20:1-6 – This just cracks me up. God told Isaiah to go naked and barefoot for 3 years as a symbol of the slavery that awaited these wicked nations if they did not repent. Don’t you just really hope you never get that call? 🙂
THINK: Jenny and I got the most ridiculously comfortable recliners ever on clearance at HOM Furniture a couple years ago. I have no idea how they ever made it to the clearance section because they’re so plush, and I love to sit in them. I wanted to sit in one really bad on Tuesday. I was doing the Plyometrics workout in P90X – really thankful that I was all alone and nobody could see the pathetic, out-of-shape, fat guy trying to jump around – and I looked back and had an overwhelming desire to just sit down in the chair. Because the chair is comfortable. And working out is not.
I think a lot of times we’re “Recliner Christians.” Our faith and the way we live it out is really comfortable. We like to just sit back and relax because we know that we’re saved and we’re good to go when we die. So who really cares, right? Well, God does. He cares about lost people, and he is calling us to do something more that live out Recliner Christianity because it’s comfortable. He called the nation of Israel to do that in the Old Testament too. But they just kept going back to the recliner. They kept on relying on the fact that they were God’s chosen people and deciding that meant they didn’t have to reach outside their comfort zone and share with others. And they lived shallow lives with shallow faith.

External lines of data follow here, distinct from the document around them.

## config.mk

```make
export PLATFORM = sky130hd
export DESIGN_NAME = kto_ctrl
export DESIGN_NICKNAME = d
export VERILOG_FILES = /design/src/sv/kto_pkg.sv /design/src/sv/kto_ctrl.sv
export SDC_FILE = /design/constraint.sdc
export NUM_CORES = 1
export LEC_CHECK = 0
export BUFFER_PORTS_ARGS = -buffer_cell sky130_fd_sc_hd__buf_2
export CAP_MARGIN = 20
export CORE_AREA = 2 2 39 41
export DETAILED_ROUTE_END_ITERATION = 6
export DIE_AREA = 0 0 41 43
export GPL_ROUTABILITY_DRIVEN = 0
export GPL_TIMING_DRIVEN = 0
export SLEW_MARGIN = 20
export SYNTH_ARGS = -nofsm -noshare
export SYNTH_HDL_FRONTEND = slang
export SYNTH_SLANG_ARGS = --single-unit
```

## constraint.sdc

```tcl
create_clock -name clk -period 1.9 [get_ports clk]
set_input_delay 0.19 -clock clk [delete_from_list [all_inputs] [get_ports clk]]
set_output_delay 0.19 -clock clk [all_outputs]
set_load 0.005 [all_outputs]
```

## src/sv/kto_pkg.sv

```systemverilog
// Shared types, widths and codes for the keyed table with oldest-entry replacement.
`default_nettype none

package kto_pkg;

  // Default number of table entries.
  localparam int ENTRIES_DEF = 32;

  // Field widths.
  localparam int KEY_W     = 48;
  localparam int VALUE_W   = 64;
  localparam int TIME_W    = 32;
  localparam int OUTCOME_W = 3;
  localparam int SLOT_W    = 5;

  // Packed stream widths, padded to whole bytes.
  localparam int IN_DATA_W  = 144;
  localparam int OUT_DATA_W = 104;

  // Item kinds carried on the input tuser.
  typedef enum logic {
    ACT_APPLY = 1'b0,
    ACT_FIND  = 1'b1
  } kto_action_t;

  // Result kinds carried on the output tuser.
  typedef enum logic [OUTCOME_W-1:0] {
    OUT_UNCHANGED = 3'd0,
    OUT_CHANGED   = 3'd1,
    OUT_NEW       = 3'd2,
    OUT_FOUND     = 3'd3,
    OUT_MISSING   = 3'd4
  } kto_outcome_t;

  // Controller states.
  typedef enum logic [1:0] {
    ST_IDLE,
    ST_SCAN,
    ST_COMMIT,
    ST_DONE
  } kto_state_t;

  // Commands from the controller to the datapath.
  typedef struct packed {
    logic load_in;   // capture the input transfer and restart the scan
    logic scan;      // step the scan over the stores
    logic commit;    // write the stores and latch the result
    logic load_out;  // move the result into the output register
  } kto_cmd_t;

  // Status from the datapath to the controller.
  typedef struct packed {
    logic scan_done;  // every entry in use has been read and compared
  } kto_stat_t;

endpackage

`default_nettype wire

```

## src/sv/kto_ctrl.sv

```systemverilog
// Controller: sequences capture, scan, commit and output hand-off for one item at a time.
`default_nettype none

module kto_ctrl (
  input  wire logic                clk,
  input  wire logic                rst,
  input  wire logic                s_axis_tvalid,
  output      logic                s_axis_tready,
  output      logic                m_axis_tvalid,
  input  wire logic                m_axis_tready,
  input  wire kto_pkg::kto_stat_t  stat,
  output      kto_pkg::kto_cmd_t   cmd
);

  kto_pkg::kto_state_t state;
  kto_pkg::kto_state_t state_next;
  logic                out_valid;
  logic                out_valid_next;
  logic                out_free;

  // The output register can take a result when empty or being drained.
  assign out_free = !out_valid || m_axis_tready;

  // Next state.
  always_comb begin
    state_next = state;
    unique case (state)
      kto_pkg::ST_IDLE: begin
        if (s_axis_tvalid) begin
          state_next = kto_pkg::ST_SCAN;
        end
      end
      kto_pkg::ST_SCAN: begin
        if (stat.scan_done) begin
          state_next = kto_pkg::ST_COMMIT;
        end
      end
      kto_pkg::ST_COMMIT: begin
        state_next = kto_pkg::ST_DONE;
      end
      kto_pkg::ST_DONE: begin
        if (out_free) begin
          state_next = kto_pkg::ST_IDLE;
        end
      end
      default: begin
        state_next = kto_pkg::ST_IDLE;
      end
    endcase
  end

  // Commands and input ready; no transfer is taken while reset is held.
  always_comb begin
    cmd           = '0;
    s_axis_tready = 1'b0;
    unique case (state)
      kto_pkg::ST_IDLE: begin
        s_axis_tready = !rst;
        cmd.load_in   = s_axis_tvalid && !rst;
      end
      kto_pkg::ST_SCAN: begin
        cmd.scan = 1'b1;
      end
      kto_pkg::ST_COMMIT: begin
        cmd.commit = 1'b1;
      end
      kto_pkg::ST_DONE: begin
        cmd.load_out = out_free;
      end
      default: begin
        cmd = '0;
      end
    endcase
  end

  // Output valid: set when a result is loaded, cleared when its transfer completes.
  always_comb begin
    if (cmd.load_out) begin
      out_valid_next = 1'b1;
    end else if (m_axis_tready) begin
      out_valid_next = 1'b0;
    end else begin
      out_valid_next = out_valid;
    end
  end

  always_ff @(posedge clk) begin
    if (rst) begin
      state     <= kto_pkg::ST_IDLE;
      out_valid <= 1'b0;
    end else begin
      state     <= state_next;
      out_valid <= out_valid_next;
    end
  end

  assign m_axis_tvalid = out_valid;

  // A new result never overwrites one that is still waiting.
  a_no_overwrite: assert property (@(posedge clk) disable iff (rst)
    cmd.load_out |-> (!out_valid || m_axis_tready))
    else $error("result loaded over a pending output");

endmodule

`default_nettype wire
```

==> out/summary.txt <==
Status: complete, no violations
Starting Density: 16.7%
#FFs+latches synth: 3
Reg clk slew, reported paths: 0.04 ns
Critical path origin: state[0]
Top FF cell, synth: dfxtp_1
Die Span Y: 43 µm
CTS tree: yes
Tot GR Track Use: 6.81%
Highest clock rate: 672 MHz
Post-synthesis cell type count: 13
Worst slew margin: 64.9%
Clk_lat worst skew: 0.23 ns
Post-synth ARST share: 0%
Hold Path Depth: 2
Vias/cell: 3.67
RSZ-0062 raised after global routing: no
Initial antenna violation count: 0
Power per cell area: 1220 nW/µm²
CTS Buf Count: 3
Critical Path End Type: output pin
Leakage: 0.177 nW
Syn_area_per_cell: 9.26 µm²
Initial DRC count: 7
Die width: 41 µm
Post-layout net count: 49
Worst hold margin: 0.186 ns
CTS sink cnt: 3
CTS Root Cell: clkbuf_4
I/O pin count: 11
Slowest-stage cell, CP: dfxtp_1
Post-Layout Cell Count: 55
Syn Nets: 34
HP Start: rst
Largest net degree at the start of global routing: 7
Layout cell share with drive strength beyond 1: 41.0%
Cell count after synthesis: 25
Sequential fraction of the synthesis area: 25.9%
Post-Route WL: 436 µm
Input/output buffers: 10
Top-area cell type share of the netlist area: 25.9%
Crit path launch type: register
Area growth syn-to-layout: 41.6%
Synth area leaders: dfxtp_1 (26%), ha_1 (22%), mux2i_1 (8.6%)
Peak supply drop: 0.000462 V
Pre-antenna DRT Iters: 4
CP Max Fanout: 4
Synthesis warning total: 0
Die ar.: 1760 µm²
Post-synth top cells: ha_1 (4), inv_1 (4), dfxtp_1 (3), nand2b_1 (3)
Tcrit/Tclk final: 78.4%
Final slew viol count: 0
Yosys top cell by area: dfxtp_1
DRC: 0
Setup TNS: 0 ns
Placed cells: 51
Final hold violation count: 0
Post-synth EDFFs: 0
CP required: 1.71 ns
Via count: 202
Setup CP Type: reg -> out
Drt wl/cell: 7.93 µm
Worst Path Arrival: 1.30 ns
Dpl hpwl: 356 µm
Tightest Pin Transition: 0.527 ns
Mapped cell area: 231 µm²
# rows: 14
Vias in the first global route: 176
CTS Hold Bufs: 0
Critical-path cell list: inv_1 -> ha_1 -> nor2b_1 -> and2_1 -> buf_2
Setup Skew: 0.00156 ns
Final Setup Violations: 0
Reg2Reg Depth: 4
Min-delay worst type: in -> reg
Cts repair resizes: 0
Critical Path Max Stage Delay: 0.36 ns
Setup repair bufs after CTS: 0
Ant. Diodes: 0
CTS HTree Levels: 1
Final worst path period need: 1.49 ns
Global route total overflow: 0
Max-Cap Viols: 0
Clock Path Buffers: 2
R2r startpoint: state[0]
Core ar.: 1380 µm²
ANT nets after route: 0
First-pass GRT wire length: 683 µm
-- final timing paths --
check	to	slack, ns
max	cmd[3]	0.41
max reg2reg	state[1]	0.42
min reg2reg	state[0]	0.51
min	m_axis_tvalid	0.19
-- cell families after synthesis --
group	share of synthesized area [%]
fa+ha+maj	21.6
compound gates	7.57
mux	8.65
simple gates	26.5
buf+inv	9.73
flops	25.9
-- flip-flops by register name, indices dropped and copies added, names as in the netlist --
| register | cells |
|---|---|
| m_axis_tvalid | 1 |
| state | 2 |
-- placed cells by master (no fill, tap or decap) --
cell       n
buf_2     10
inv_1      4
ha_1       4
nand2b_1   3
clkbuf_4   3
dfxtp_1    3
mux2i_1    2
nor2_1     2
nor2b_4    1
and2b_2    1
nor2b_1    1
and2_1     1
a222oi_1   1
o21bai_1   1
buf_4      1
clkbuf_1   1
-- final cells by class --
type / instances / area (µm²)
plain buffers: 1 / 7.51
multi-input cells: 17 / 149
repair buffers: 10 / 50.0
well taps: 16 / 20.0
flip-flops and latches: 3 / 60.1
fillers: 164 / 1060
clock buffers: 4 / 26.3
inverters: 4 / 15.0
-- metal layers --
layer	wire, µm	track usage (%)	vias up
met5	0	0	-
met4	0	4.00	0
met3	61	9.42	0
met2	194	7.81	9
met1	180	6.07	84
li1	-	-	109
-- power by group --
part / switching (W) / internal (W)
logic: 0.0000843 / 0.0000992
registers: 0.0000211 / 0.0000856
clock network: 0.0000313 / 0.0000786
-- per-stage QoR --
stage                     utilization (%)  cell area [µm²]  setup WS (ns)  power [W]
after CTS                            23.7              328          0.389   0.000414
after global routing                 23.7              328          0.293   0.000450
after global placement               21.8              302          0.436   0.000293
final                                23.7              328          0.411   0.000400
after floorplan                         -              231          0.554   0.000233
after detailed placement             21.8              302          0.404   0.000297
-- worst max-delay path: cells and delay by family (launching register included) --
| family | cells | cell delay (ns) |
|---|---|---|
| adder cells (fa/ha/maj) | 1 | 0.23 |
| buffers and inverters | 2 | 0.20 |
| flip-flops | 1 | 0.36 |
| AND/OR/NAND/NOR | 2 | 0.28 |
(Power assumes the default switching activity.)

What is crazy about this passage of Isaiah is that God very clearly demonstrates that the Messiah – the Savior – isn’t just for the Jews. He is for everybody! And he calls the Egyptians and the Ethiopians his people along with the Jews. His heart is to save everybody. He declares – despite the punishment that is coming as a consequence of their wickedness – that they are his people.
William Booth, the man who founded the Salvation Army, was once walking in London with his son, Bramwell, who was then 12 or 13 years old. The father surprised the son by taking him into a saloon! The place was crowded with men and women, many of them bearing on their faces the marks of vice and crime; some were drunk. The fumes of alcohol and tobacco were poisonous. “Son,” Booth said, “These are our people; these are the people I want you to live for and bring to Christ.”
It was crazy to the Israelites to think the Egyptians and Ethiopians were God’s people. It was crazy to a young Bramwell Booth to think that prostitutes, drunks, and gamblers were God’s people. It is crazy for us to think that every person around us is someone for whom Jesus Christ came and suffered on the cross. But they are! Look around you. At your neighbors, your classmates, your coworkers, your teammates. At the drunks, the pot-heads, the cutters, the depressed, the oppressed, the jocks, the band kids. These are our people! If they have been placed in the path of our lives then God wants to use us to draw them closer to himself someway, somehow. We cannot afford to sit back any longer. No matter how comfortable and tempting is seems, we cannot be Recliner Christians when action – bold, uncomfortable, radical action – is required.
PRAY: Ask God to give you to courage to step outside your comfort zone. Ask God to open doors for you to have conversations with people. Ask God to give you the wisdom and guidance to know what to say.